Patent Application
20060134298
The present invention relates to a method of retarding or inhibiting casein breakdown in cheese and to the manufacture of cheese products using pressure treated cheese.
Formation of a milk coagulum is an early and important stage of the cheesemaking process, serving to capture the milk components (fat, protein, lactose, salts, micro organisms and water) in a gel network. Proteolytic cleavage of the protruding hydrophilic region of kappa-casein by the milk coagulating enzyme causes destabilisation of repulsive interactions that retain casein micelles in a colloidal suspension. Aggregation of the casein occurs, and a three dimensional network is formed that, with time, firms to produce a curd able to be cut and made into cheese.
In addition to its role in the clotting of milk, coagulant that remains entrapped in the curd after coagulum formation plays a role in the ripening and aging of the cheese. Residual coagulant breaks down proteins into smaller peptides. This action produces the precursors to subsequent flavour compounds, and softens and smooths the rubbery texture. The textural changes seen are associated with disruption of the protein (casein) matrix of a cheese, and are typically attributed to action of the coagulant enzyme on alpha s1-casein (and to a lesser extent beta-casein depending on the cheese and coagulant type). The rate of casein breakdown in a cheese is dictated by the quantity of coagulant, temperatures used during its manufacture, final cheese composition and pH.
Post-production, the rate of casein breakdown can be controlled to a limited degree by selection of appropriate storage temperatures (where slower breakdown is observed at lower temperature, and faster breakdown is observed at elevated temperatures).
The ability to slow the rate of casein breakdown in cheese is commercially advantageous in several ways. For example, the manufacture of processed cheese requires a young cheese with a high level of intact casein, and during storage this level of intact casein in young cheeses declines.
Mozzarella is a cheese for which limited or controlled casein breakdown is important in maintaining the functionality that gives acceptable performance when used on a pizza, that is melt and stretch. Some time after manufacture when the appropriate degree of casein breakdown has occurred, Mozzarella cheese is functionally optimum for pizza applications. Acceptable functionality is maintained for a period of time and deteriorates as casein breakdown proceeds.

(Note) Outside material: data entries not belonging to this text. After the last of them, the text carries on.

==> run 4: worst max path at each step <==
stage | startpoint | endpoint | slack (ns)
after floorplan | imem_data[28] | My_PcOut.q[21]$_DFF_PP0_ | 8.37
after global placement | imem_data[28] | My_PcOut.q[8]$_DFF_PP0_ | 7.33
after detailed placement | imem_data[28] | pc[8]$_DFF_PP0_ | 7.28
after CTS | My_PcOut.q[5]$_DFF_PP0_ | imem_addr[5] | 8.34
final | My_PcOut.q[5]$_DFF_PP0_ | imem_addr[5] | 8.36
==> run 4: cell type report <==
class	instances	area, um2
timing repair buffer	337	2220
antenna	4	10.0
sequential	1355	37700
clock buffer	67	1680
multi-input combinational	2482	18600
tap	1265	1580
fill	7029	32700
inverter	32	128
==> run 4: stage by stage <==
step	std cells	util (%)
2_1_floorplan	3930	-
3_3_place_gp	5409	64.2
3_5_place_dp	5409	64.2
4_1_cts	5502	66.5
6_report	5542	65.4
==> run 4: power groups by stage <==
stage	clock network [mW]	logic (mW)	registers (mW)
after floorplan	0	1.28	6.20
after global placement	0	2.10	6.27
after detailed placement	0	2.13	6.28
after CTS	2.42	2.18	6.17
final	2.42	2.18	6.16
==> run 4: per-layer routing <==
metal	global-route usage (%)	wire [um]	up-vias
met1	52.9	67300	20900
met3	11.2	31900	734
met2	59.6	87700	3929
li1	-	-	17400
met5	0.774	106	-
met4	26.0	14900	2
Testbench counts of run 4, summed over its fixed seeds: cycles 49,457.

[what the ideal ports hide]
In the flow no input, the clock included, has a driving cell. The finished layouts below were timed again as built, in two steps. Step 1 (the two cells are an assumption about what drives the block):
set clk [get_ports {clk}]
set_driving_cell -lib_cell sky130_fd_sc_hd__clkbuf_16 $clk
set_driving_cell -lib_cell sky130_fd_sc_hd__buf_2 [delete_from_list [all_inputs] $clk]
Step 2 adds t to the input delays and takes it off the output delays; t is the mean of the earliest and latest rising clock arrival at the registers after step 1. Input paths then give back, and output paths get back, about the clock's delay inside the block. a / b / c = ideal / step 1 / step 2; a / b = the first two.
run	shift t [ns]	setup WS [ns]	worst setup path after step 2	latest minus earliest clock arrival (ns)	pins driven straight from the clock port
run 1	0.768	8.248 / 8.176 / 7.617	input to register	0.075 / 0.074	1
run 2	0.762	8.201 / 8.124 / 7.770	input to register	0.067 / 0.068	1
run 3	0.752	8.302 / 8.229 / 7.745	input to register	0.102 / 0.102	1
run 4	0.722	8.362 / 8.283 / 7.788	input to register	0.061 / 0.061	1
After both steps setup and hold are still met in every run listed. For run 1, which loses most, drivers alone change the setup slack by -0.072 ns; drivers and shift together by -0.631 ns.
What follows belongs to an exercise in optimizing a design on an open flow for small area and a short achievable clock period; a production flow would make more cautious choices. Function was not checked in any run shown here: the RTL went through the layout flow alone. Power is estimated from default activity; no workload was simulated.

**design/flow/run.sh**
```bash
#!/bin/bash
# synth_recipe.tcl (not shown) runs the flow's synth.tcl, then flattens the netlist and writes it again
# the make line also repeats each setting of config.mk as NAME=value (left out here)
make -C /OpenROAD-flow-scripts/flow DESIGN_CONFIG=/design/flow/config.mk WORK_HOME=/design/flow/orfs CLKGATE_MAP_FILE= SYNTH_SCRIPT=/design/flow/synth_recipe.tcl finish
```
**design/flow/config.mk**
```make
export PLATFORM = sky130hd
export DESIGN_NAME = RISCuva0
export DESIGN_NICKNAME = RISCuva0
export VERILOG_FILES = /design/flow/design.v
export SDC_FILE = /design/flow/constraint.sdc
export NUM_CORES = 4
export LEC_CHECK = 0
export CAP_MARGIN = 20
export CORE_MARGIN = 2
export CORE_UTILIZATION = 40
export SETUP_SLACK_MARGIN = 3.0
export SLEW_MARGIN = 20
```
**design/flow/constraint.sdc**
```tcl
create_clock -name core_clock -period 7.0 [get_ports {clk}]
set_input_delay 1.4000 -clock core_clock [delete_from_list [all_inputs] [get_ports {clk}]]
set_output_delay 1.4000 -clock core_clock [all_outputs]
set_load 0.01 [all_outputs]
```
Source: an optimization exercise on an open RTL-to-GDS flow (aim: small area and a short achievable clock period). Production flows keep margins and buffers that such runs may drop.
Only simulation tests tie the RTL to the original design; equivalence was not proved.
Power and IR drop assume default switching activity.

--- run.sh ---
#!/bin/bash
# synth_recipe.tcl (not shown) runs the flow's synth.tcl, then flattens the netlist and writes it again
# the make line also repeats each setting of config.mk as NAME=value (left out here)
make -C /OpenROAD-flow-scripts/flow DESIGN_CONFIG=/design/flow/config.mk WORK_HOME=/design/flow/orfs CLKGATE_MAP_FILE= SYNTH_SCRIPT=/design/flow/synth_recipe.tcl finish
--- config.mk ---
export PLATFORM = sky130hd
export DESIGN_NAME = fifo
export DESIGN_NICKNAME = fifo
export VERILOG_FILES = /design/flow/design.v
export SDC_FILE = /design/flow/constraint.sdc
export NUM_CORES = 4
export LEC_CHECK = 0
export CAP_MARGIN = 20
export CORE_MARGIN = 2
export CORE_UTILIZATION = 40
export SETUP_SLACK_MARGIN = 0.8
export SLEW_MARGIN = 20
--- constraint.sdc ---
create_clock -name core_clock -period 2.4 [get_ports {clk}]
set_input_delay 0.4800 -clock core_clock [delete_from_list [all_inputs] [get_ports {clk}]]
set_output_delay 0.4800 -clock core_clock [all_outputs]
set_load 0.01 [all_outputs]
--- design.v ---
module fifo(
    input         clk,         
    input         rst,         
    input  [7:0]  data_in,     
    input         w_en,        
    input         r_en,        
    output reg [7:0] data_out,  
    output        full,        
    output        empty        
);
    reg [5:0] w_ptr;    
    reg [5:0] r_ptr;    
    reg [7:0] fifo [31:0];
    always @(posedge clk) begin
        if (!rst) begin
            w_ptr <= 0;
        end 
        else begin
            if (w_en && !full) begin
                fifo[w_ptr[4:0]] <= data_in;  
                w_ptr <= w_ptr + 1;           
            end
        end
    end
    always @(posedge clk) begin
        if (!rst) begin
            r_ptr    <= 0;
            data_out <= 0;
        end 
        else begin
            if (r_en && !empty) begin
                data_out <= fifo[r_ptr[4:0]];  
                r_ptr    <= r_ptr + 1;         
            end
        end
    end
    assign empty = (w_ptr == r_ptr);
    assign full = ({~w_ptr[5], w_ptr[4:0]} == r_ptr);
endmodule
==> impl_metrics.json <==
{
  "cts_buffers": 29,
  "rsz0062_at_grt": "yes",
  "clockBufferDepth": 3,
  "ys.flop_type": "edfxtp_1",
  "n_fill_cell": 2134,
  "slowest_stage": "dfxtp_4",
  "fin_util_pct": 50.0,
  "path_delay_family": "simple AND/OR/NAND/NOR gates",
  "path_class": "reg -> out",
  "synth.distinct_cells": 40,
  "cts_tree": "built",
  "root_buffer": "clkbuf_16",
  "r2r_end": "data_out[4]",
  "yosysWarnings": 1,
  "endpoint_kind": "output pin",
  "num_rows": 60,
  "min_from": "data_out[0]",
  "io_buffer_count": 21,
  "synth_top_area_share_pct": 70.9,
  "die_x_um": 169,
  "avgSynthCellArea_um2": 19.2,
  "syn_to_final_growth_pct": 23.6,
  "globalRouteOverflowTotal": 0,
  "report.final.setup_viol": 0,
  "ant_nets": 0,
  "die-area_mm2": 0.0284,
  "vdd_drop_max_mv": 0.740,
  "ys_top_cells_by_area": "edfxtp_1 (71%), mux4_2 (9.6%), dfxtp_1 (3.7%)",
  "muxShareOfSynthArea_pct": 13.2,
  "syn_area_mm2": 0.0108,
  "pre_cts_ws_ns": 0.0751,
  "worst-path-stages": 5,
  "async_flop_share_pct": 0,
  "insertion_delay_ns": 0.54,
  "final_cell_area_mm2": 0.0134,
  "core_area_mm2": 0.0268,
  "path_max_fanout": 5,
  "post-route-drc-count": 0,
  "gp_congestion": 0.820,
  "fmax_ghz": 0.457,
  "worst_ep_arrival_time_ns": 1.71,
  "power_density_mw_per_mm2": 875,
  "synth_fa_ha_area_share_pct": 0.577,
  "multi_input_area_mm2": 0.00307,
  "power_mw": 11.7,
  "fin_crit_ns": 2.19,
  "hpwl_um": 16600,
  "via_count": 5654,
  "viasPerCell": 5.64,
  "cp_slowest_stage_delay_ns": 0.45,
  "cp_num_buf_inv": 1,
  "grt_max_degree": 33,
  "ys_ff_latch": 276,
  "worstRegToRegCells": 6,
  "grt_pass1_wl_um": 39300,
  "die_h_um": 169,
  "worst_r2r_startpoint": "r_ptr[0]",
  "drive_above_1_share_pct": 34.5,
  "synth_nets": 583,
  "first_pass_iters": 5,
  "leakagePower_nw": 4.21,
  "hold_depth": 1,
  "slew-limit-headroom_pct": 43.6,
  "top_layer_used": "met4",
  "layout_worst_path_cycle_share_pct": 91.2,
  "io_pins": 22,
  "post_dp_cell_area_mm2": 0.0120,
  "synth_edf_count": 256,
  "drt_wl_total_um": 26700,
  "rrSetupSlack_ns": 0.22,
  "hold_viol": 0,
  "holdPathEnd": "data_out[0]",
  "synth-simple-area-share_pct": 3.30,
  "antenna_found_initial": 0,
  "slew_violations": 0,
  "cts.clk_slew.worst_paths_ns": 0.07,
  "wl_met2_um": 13100,
  "min_path_type": "reg -> reg",
  "synthCells": 566,
  "synth_top_family_by_area": "multiplexers",
  "cp-start-kind": "flop",
  "maxCapViolCount": 0,
  "synth_compound_area_share_pct": 5.56,
  "initial_utilization_pct": 40.4,
  "wire_per_inst_um": 26.6,
  "synth_top_area_cell": "edfxtp_1",
  "wl_met3_um": 1390,
  "register_area_mm2": 0.00811,
  "synth-xor-area-share_pct": 0.889,
  "ctsHtreeMaxLevel": 1,
  "crit_chain": "xnor2_4 -> nand3_2 -> or2_4 -> nor2_4 -> buf_6",
  "met1Wirelength_um": 11300,
  "globalRouteTotalUtil_pct": 18.9,
  "layout.nets": 656,
  "fin_skew_ns": 0.00733,
  "cp.required_ns": 1.92,
  "status": "complete, no violations",
  "worst_pin_slew_ns": 0.846,
  "grt_pass1_vias": 5830,
  "drt-initial-drc-count": 373,
  "cts_sinks": 276,
  "seq_area_frac_synth_pct": 74.6,
  "fin_ws_ns": 0.210
}
## power by group
part	internal [mW]	total [mW]	switching, mW	leakage [nW]
Clock	2.88	4.78	1.91	0.489
Sequential	5.31	5.37	0.0656	2.47
Combinational	0.781	1.58	0.794	1.25
## cells in the final DEF (no fill, tap or decap), drive strengths merged, types with 3 or more instances in the layout
cell type / synthesis / final
clkbuf: 14 / 36
clkdlybuf4s50: 0 / 11
inv: 4 / 9
edfxtp: 256 / 256
ha: 5 / 5
clkinv: 0 / 8
o221ai: 8 / 8
mux4: 48 / 48
mux2i: 34 / 34
nand3b: 5 / 5
xor2: 4 / 4
a22o: 16 / 16
nand2: 5 / 5
a21oi: 21 / 21
buf: 18 / 54
or3: 4 / 4
nor2: 44 / 44
o21ai: 3 / 3
dfxtp: 20 / 20
clkinvlp: 0 / 3
bufinv: 0 / 6
nand3: 10 / 10
a22oi: 8 / 8
xnor2: 7 / 7
dlymetal6s2s: 0 / 4
o22ai: 9 / 9
a2111oi: 8 / 8
## flip-flops by register name, indices dropped and copies added (netlist names)
register and cells:
w_ptr 6, fifo 256, r_ptr 6, data_out 8
## cell type report
type,count,area share (%)
diodes,1,0.0187
clock inverters,22,2.14
multi-input cells,254,22.9
flip-flops and latches,276,60.5
inverters,4,0.112
clock buffers,31,5.47
repair buffers,74,5.72
well taps,341,3.18
## cell families (layout without fill, tap and decap cells)
family,count (synthesis),count (layout)
AO/OA/AOI/OAI,79,79
XOR/XNOR,11,11
adder cells (fa/ha/maj),5,5
buffers and inverters,36,131
flip-flops,276,276
multiplexers,82,82
other,0,1
AND/OR/NAND/NOR,77,77
## worst max-delay path by stage
stage	startpoint	to	slack, ns
6_report	r_ptr[0]	empty	0.21
5_1_grt	r_ptr[1]	data_out[2]	0.16
4_1_cts	r_ptr[0]	empty	0.20
3_5_place_dp	r_ptr[0]	data_out[3]	0.08
3_3_place_gp	r_ptr[1]	data_out[5]	-0.09
2_1_floorplan	r_ptr[0]	data_out[3]	0.58
## routing by layer
layer	track usage (%)	vias to the layer above
li1	-	2475
met1	25.6	2956
met2	31.0	175
met3	3.65	48
met4	6.63	0
met5	0	-
## synthesized netlist by cell type (2+ instances only)
cell type,instances
o22ai_1,9
clkbuf_1,14
mux4_2,46
mux2i_1,34
nand3_1,10
buf_4,3
o31ai_1,2
nor2_1,44
a22oi_1,8
buf_6,3
a21oi_1,21
o21ai_0,3
buf_2,9
inv_1,4
edfxtp_1,256
dfxtp_1,20
o221ai_1,8
ha_1,5
a2111oi_1,3
nand2_1,5
xnor2_1,7
xor2_1,4
nand3b_1,5
or3_1,4
buf_8,2
mux4_1,2
nor2b_1,2
o311ai_0,2
a2111oi_2,5
a22o_1,16
## per-stage QoR
step	instances	TNS (ns)	hold WS (ns)
final	1003	0	0.516
after floorplan	566	0	0.492
after detailed placement	938	0	0.517
after CTS	994	0	0.537
after global placement	938	-0.0854	0.516
after global routing	1002	0	0.518
## repair_timing
action,in CTS,in global routing
setup endpoints to repair,286,286
pin swaps,3,12
hold buffers,0,0
gates cloned,0,1
buffers inserted,3,7
resized for setup,33,46
## worst reg2reg max path, stage by stage (launching register included)
cell       delay [ns]
dfxtp_4          0.45
buf_12           0.19
mux4_2           0.56
a22o_1           0.23
a2111oi_4        0.34
a21oi_1          0.10
a22o_1           0.20

==> re-timing with driven ports <==
In the flow no input, the clock included, has a driving cell. The finished layout below was timed again as built, in two steps. Step 1: set_driving_cell puts a clkbuf_16 on clk and a buf_2 on each other input, an assumption about the parent block. Step 2, shift: input delay + t, output delay - t, t = (earliest + latest rising clock arrival at the registers) / 2. This alone moves slack from input paths to output paths. Slacks: ideal / step 1 / step 2; pairs: ideal / step 1.
t, ns: 0.583
setup slack, ns: 0.210 / 0.166 / -0.032
worst setup path at the end: input to register
slew at the worst register clock pin (ns): 0.07 / 0.07
Met with ideal ports but missed after step 2: setup timing in this run. For this run, drivers alone change the setup slack by -0.044 ns; drivers and shift together by -0.242 ns.
This design comes from an exercise in tuning for small area, a short achievable clock period and few clock cycles on the open sky130 flow, not from production work. Where RTL was checked, it was by simulation tests only, not by an equivalence proof against the original. For run 1, only the layout was checked, not whether the RTL still works. No driver is modelled on the clock port, so clock power and skew are understated where the tree is cut down; a real chip needs a root buffer or a tree. Power is estimated from default activity; no workload was simulated.

## flow/flow/run.sh

```bash
#!/bin/bash
# Layout flow: the standard flow (standard.sh: ORFS synthesis through
# final layout, unchanged constraints), with these settings changed:
#  - repair_timing is asked for a larger setup margin, so it keeps improving
#    paths beyond the 12 ns clock (the SDC and the clock are unchanged);
#  - clock tree synthesis clusters up to 25 flip-flops per leaf buffer and
#    inserts no dummy loads, which makes a smaller tree;
#  - flow/cts_hook.tcl removes the tree's root buffer, so the clock port
#    drives the four first-level buffers directly.
# Each tool's output goes to the ORFS logs under orfs/logs/; the make output
# goes to standard.log in this folder.
set -e
bash standard.sh \
  SETUP_SLACK_MARGIN=8.7 \
  "CTS_ARGS=-sink_clustering_enable -repair_clock_nets -dont_use_dummy_load -buf_list sky130_fd_sc_hd__clkbuf_16 -sink_clustering_size 25 -sink_clustering_max_diameter 100" \
  PRE_CTS_TCL=$PWD/flow/cts_hook.tcl \
  finish > standard.log 2>&1
```

## flow/design.v

```verilog
package rv_pkg;
    typedef enum logic [3:0] {
        OP_AND = 4'h0,
        OP_OR  = 4'h1,
        OP_ADD = 4'h2,
        OP_SUB = 4'h6,
        OP_SLT = 4'h7,
        OP_NOR = 4'hC,
        OP_NOP = 4'hF
    } alu_operations_e;
endpackage
module rf_aoi3 (
    input  a0, b0, a1, b1, a2, b2,
    output y
);
    assign y = ~((a0 & b0) | (a1 & b1) | (a2 & b2));
endmodule
module rf_bit (
    input  [31:1] q,
    input  [31:1] sel,
    output        o
);
    logic [10:0] n;
    for (genvar g = 0; g < 10; g++) begin : g_aoi
        rf_aoi3 u_aoi (
            .a0 ( q[3*g+1] ), .b0 ( sel[3*g+1] ),
            .a1 ( q[3*g+2] ), .b1 ( sel[3*g+2] ),
            .a2 ( q[3*g+3] ), .b2 ( sel[3*g+3] ),
            .y  ( n[g]     )
        );
    end
    assign n[10] = ~(q[31] & sel[31]);
    assign o = ~&n;
endmodule
module regfile (
    input               clk_i,
    input        [ 4:0] rs_addr_a_i,
    output logic [31:0] rs_data_a_o,
    input        [ 4:0] rs_addr_b_i,
    output logic [31:0] rs_data_b_o,
    input        [ 4:0] rd_addr_i,
    input        [31:0] rd_data_i,
    input               rd_we_i
);
    logic [31:0] reg_array [31:1];
    for (genvar i = 1; i < 32; i++) begin : g_reg
        always_ff @(posedge clk_i) begin
            if (rd_we_i && (rd_addr_i == 5'(i))) begin
                reg_array[i] <= rd_data_i;
            end
        end
    end
    logic [31:1] sel_a, sel_b;
    always_comb begin
        for (int i = 1; i < 32; i++) begin
            sel_a[i] = (rs_addr_a_i == 5'(i));
            sel_b[i] = (rs_addr_b_i == 5'(i));
        end
    end
    for (genvar b = 0; b < 32; b++) begin : g_bit
        logic [31:1] col;
        for (genvar i = 1; i < 32; i++) begin : g_col
            assign col[i] = reg_array[i][b];
        end
        rf_bit u_rd_a (.q(col), .sel(sel_a), .o(rs_data_a_o[b]));
        rf_bit u_rd_b (.q(col), .sel(sel_b), .o(rs_data_b_o[b]));
    end
endmodule
module rv_top (
    input               clk_i,
    input               rst_ni,
    output logic [31:0] addr_o,
    input        [31:0] instr_i,
    input        [31:0] data_i,
    output logic        data_we_o,
    output logic [31:0] data_o,
    output logic [31:0] data_addr_o
);
    logic [11:1] pc_f;           
    logic        v_d;            
    logic [31:0] ir_d;           
    logic [11:1] tgt_d;          
    logic        v_e;
    logic        wr_e, ld_e, st_e, br_e;
    logic        add_e, sub_e, and_e, or_e, lui_e;
    logic        fa_e, fb_e, fs_e;   
    logic [ 4:0] rd_e;
    logic [31:0] a_e, b_e, s_e;
    logic [11:1] tgt_e;
    logic        wr_m, ld_m, st_m;
    logic [ 4:0] rd_m;
    logic [31:0] res_m, s_m;
    logic        stall_d;        
    logic        redir_e;        
    assign addr_o = {20'b0, pc_f, 1'b0};
    logic        jmp_f;
    logic [11:1] tgt_f;
    assign jmp_f = instr_i[6] & (instr_i[19:15] == instr_i[24:20]);
    assign tgt_f = pc_f + {instr_i[7], instr_i[30:25], instr_i[11:8]};
    logic        btb_v;
    logic [11:1] btb_pc, btb_tgt;
    logic [11:1] seq_f;
    logic        hit_f;
    assign seq_f = pc_f + 11'd2;
    assign hit_f = btb_v & (seq_f == btb_pc);
    always_ff @(posedge clk_i) begin
        if (!rst_ni) begin
            btb_v <= 1'b0;
        end else if (jmp_f) begin
            btb_v <= 1'b1;
        end
    end
    always_ff @(posedge clk_i) begin
        if (jmp_f) begin
            btb_pc  <= pc_f;
            btb_tgt <= tgt_f;
        end
    end
    always_ff @(posedge clk_i) begin
        if (!rst_ni) begin
            pc_f <= '0;
        end else if (redir_e) begin
            pc_f <= tgt_e;
        end else if (!stall_d) begin
            pc_f <= jmp_f ? tgt_f : hit_f ? btb_tgt : seq_f;
        end
    end
    always_ff @(posedge clk_i) begin
        if (!rst_ni) begin
            v_d <= 1'b0;
        end else if (redir_e) begin
            v_d <= 1'b0;
        end else if (!stall_d) begin
            v_d <= 1'b1;
        end
    end
    always_ff @(posedge clk_i) begin
        if (!stall_d) begin
            ir_d  <= instr_i;
            tgt_d <= tgt_f;
        end
    end
    logic [4:0] ra1_d, ra2_d;
    always_ff @(posedge clk_i) begin
        ra1_d <= stall_d ? ir_d[19:15] : instr_i[19:15];
        ra2_d <= stall_d ? ir_d[24:20] : instr_i[24:20];
    end
    logic [6:0] op_d;
    logic [4:0] rs1_d, rs2_d, rd_d;
    logic [2:0] f3_d;
    assign op_d  = ir_d[6:0];
    assign rd_d  = ir_d[11:7];
    assign f3_d  = ir_d[14:12];
    assign rs1_d = ir_d[19:15];
    assign rs2_d = ir_d[24:20];
    logic is_br_d, is_lui_d, is_alu_d, is_r_d, is_ld_d, is_st_d;
    assign is_br_d  = op_d[6];
    assign is_lui_d = op_d[2];
    assign is_alu_d = op_d[4];                        
    assign is_r_d   = op_d[5] & op_d[4] & ~op_d[2];
    assign is_ld_d  = ~op_d[6] & ~op_d[5] & ~op_d[4];
    assign is_st_d  = ~op_d[6] &  op_d[5] & ~op_d[4];
    logic wr_d, use1_d, use2_d;
    assign wr_d   = (is_alu_d | is_ld_d) & (rd_d != 5'd0);
    assign use1_d = ~is_lui_d;
    assign use2_d = op_d[5] & ~op_d[2];                
    logic        wb_en;
    logic [31:0] wb_data;
    logic [31:0] rf_a, rf_b;
    assign wb_en   = wr_m;
    assign wb_data = ld_m ? data_i : res_m;
    regfile u_regfile (
        .clk_i       ( clk_i   ),
        .rs_addr_a_i ( ra1_d   ),
        .rs_data_a_o ( rf_a    ),
        .rs_addr_b_i ( ra2_d   ),
        .rs_data_b_o ( rf_b    ),
        .rd_addr_i   ( rd_m    ),
        .rd_data_i   ( wb_data ),
        .rd_we_i     ( wb_en   )
    );
    logic [31:0] a_d, b_d;
    assign a_d = (wb_en && rd_m == rs1_d) ? wb_data : rf_a;
    assign b_d = (wb_en && rd_m == rs2_d) ? wb_data : rf_b;
    logic [31:0] imm_d;
    always_comb begin
        if (is_lui_d)      imm_d = {ir_d[31:12], 12'b0};
        else if (is_st_d)  imm_d = {{20{ir_d[31]}}, ir_d[31:25], ir_d[11:7]};
        else               imm_d = {{20{ir_d[31]}}, ir_d[31:20]};
    end
    logic hit1_e, hit2_e;
    assign hit1_e  = v_e & wr_e & (rd_e == rs1_d);
    assign hit2_e  = v_e & wr_e & (rd_e == rs2_d);
    assign stall_d = v_d & ld_e & ((use1_d & hit1_e) | (use2_d & hit2_e));
    logic b30_d, zero3_d;
    assign b30_d   = ir_d[30];
    assign zero3_d = (f3_d == 3'b000);
    always_ff @(posedge clk_i) begin
        if (!rst_ni) begin
            v_e <= 1'b0;
        end else begin
            v_e <= v_d & ~stall_d & ~redir_e;
        end
    end
    always_ff @(posedge clk_i) begin
        wr_e  <= wr_d;
        ld_e  <= is_ld_d;
        st_e  <= is_st_d;
        br_e  <= is_br_d & (rs1_d != rs2_d);
        lui_e <= is_lui_d;
        add_e <= is_ld_d | is_st_d | (is_alu_d & ~is_lui_d & zero3_d);
        sub_e <= is_r_d & zero3_d & b30_d;
        and_e <= is_alu_d & ~is_lui_d & (f3_d == 3'b111) & ~b30_d;
        or_e  <= is_alu_d & ~is_lui_d & (f3_d == 3'b110) & ~b30_d;
        fa_e  <= hit1_e;
        fb_e  <= hit2_e & (is_r_d | is_br_d);
        fs_e  <= hit2_e;
        rd_e  <= rd_d;
        a_e   <= a_d;
        b_e   <= (is_r_d | is_br_d) ? b_d : imm_d;
        s_e   <= b_d;
        tgt_e <= tgt_d;
    end
    logic [31:0] a_x, b_x, s_x, sum_e, res_e;
    assign a_x = fa_e ? res_m : a_e;
    assign b_x = fb_e ? res_m : b_e;
    assign s_x = fs_e ? res_m : s_e;
    assign sum_e = a_x + (b_x ^ {32{sub_e}}) + {31'b0, sub_e};
    always_comb begin
        res_e = 32'b0;
        if (add_e)      res_e = sum_e;
        else if (and_e) res_e = a_x & b_x;
        else if (or_e)  res_e = a_x | b_x;
        else if (lui_e) res_e = b_e;
    end
    assign redir_e = v_e & br_e & (a_x == b_x);
    always_ff @(posedge clk_i) begin
        if (!rst_ni) begin
            wr_m <= 1'b0;
            st_m <= 1'b0;
        end else begin
            wr_m <= v_e & wr_e;
            st_m <= v_e & st_e;
        end
    end
    always_ff @(posedge clk_i) begin
        ld_m  <= ld_e;
        rd_m  <= rd_e;
        res_m <= res_e;
        s_m   <= s_x;
    end
    assign data_we_o   = st_m;
    assign data_addr_o = res_m;
    assign data_o      = s_m;
endmodule
```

It is an object of the present invention to provide an improved or alternative method of retarding or inhibiting the breakdown of casein in cheese.
In one aspect the invention broadly comprises a method of retarding or inhibiting the breakdown of intact casein in a cheese comprising subjecting the cheese to a pressure treatment of greater than 400 MPa.
Preferred pressures useful according to the present invention may be selected from 410 MPa, 420 MPa, 430 MPa, 440 MPa 450 MPa, 460 MPa, 470 MPa, 480 MPa, 490 MPa, 500 MPa, 510 MPa, 520 MPa, 530 MPa, 540 MPa, 550 MPa, 560 MPa, 570 MPa, 580 MPa, 590 MPa, 600 MPa, 610 MPa, 620 MPa, 630 MPa, 640 MPa, 650 MPa, 660 MPa, 670 MPa, 680 MPa, 690 MPa, 700 MPa, 710 MPa, 720 MPa, 730 MPa, 740 MPa, 750 MPa, 760 MPa, 770 MPa, 780 MPa, 790 MPa, 800 MPa, 810 MPA, 820 MPa, 830 MPa, 840 MPa, 850 MPa, 860 MPa, 870 MPa, 880 MPa and 890 MPa.
Preferably the cheese is held at the specified pressure for a duration of about 5 minutes, although shorter holding times are envisaged and within the scope of the invention.
Preferably the cheese is pressure treated within 30 days of being drained, more preferably within 5 days of being drained, and most preferably within 24 hours of being drained.
In a preferred embodiment, the pressure treated cheese is a pasta filata cheese, preferably a pizza cheese, and most preferably a mozzarella cheese.
In a second aspect, the invention broadly comprises a method of making a cheese product comprising heating one or more cheeses with one or more emulsifying agents, wherein at least one cheese has been treated by a method according the first aspect of the invention.
Preferred cheese products made according to this aspect of the invention are processed cheeses, processed cheese foods and processed cheese spreads.
The invention also comprises products made from the methods described above and throughout this specification.
a, 1b and 1c are graphs showing the breakdown of casein in cheeses over time. Cheeses were subjected to varying pressure treatments and were tested for levels of casein over periods of time ranging from 0 days (i.e. immediately) to 120 days. The pressure treatments used ranged from 0 (control) to 800 MPa.
a, 2b and 2c are graphs showing the breakdown of casein in Mozzarella cheese over time. Mozzarella cheeses were subjected to varying pressure treatments and were tested for levels of casein over periods of time ranging from 0 days (i.e. immediately) to 42 days. The pressure treatments used ranged from 0 (control) to 800 MPa.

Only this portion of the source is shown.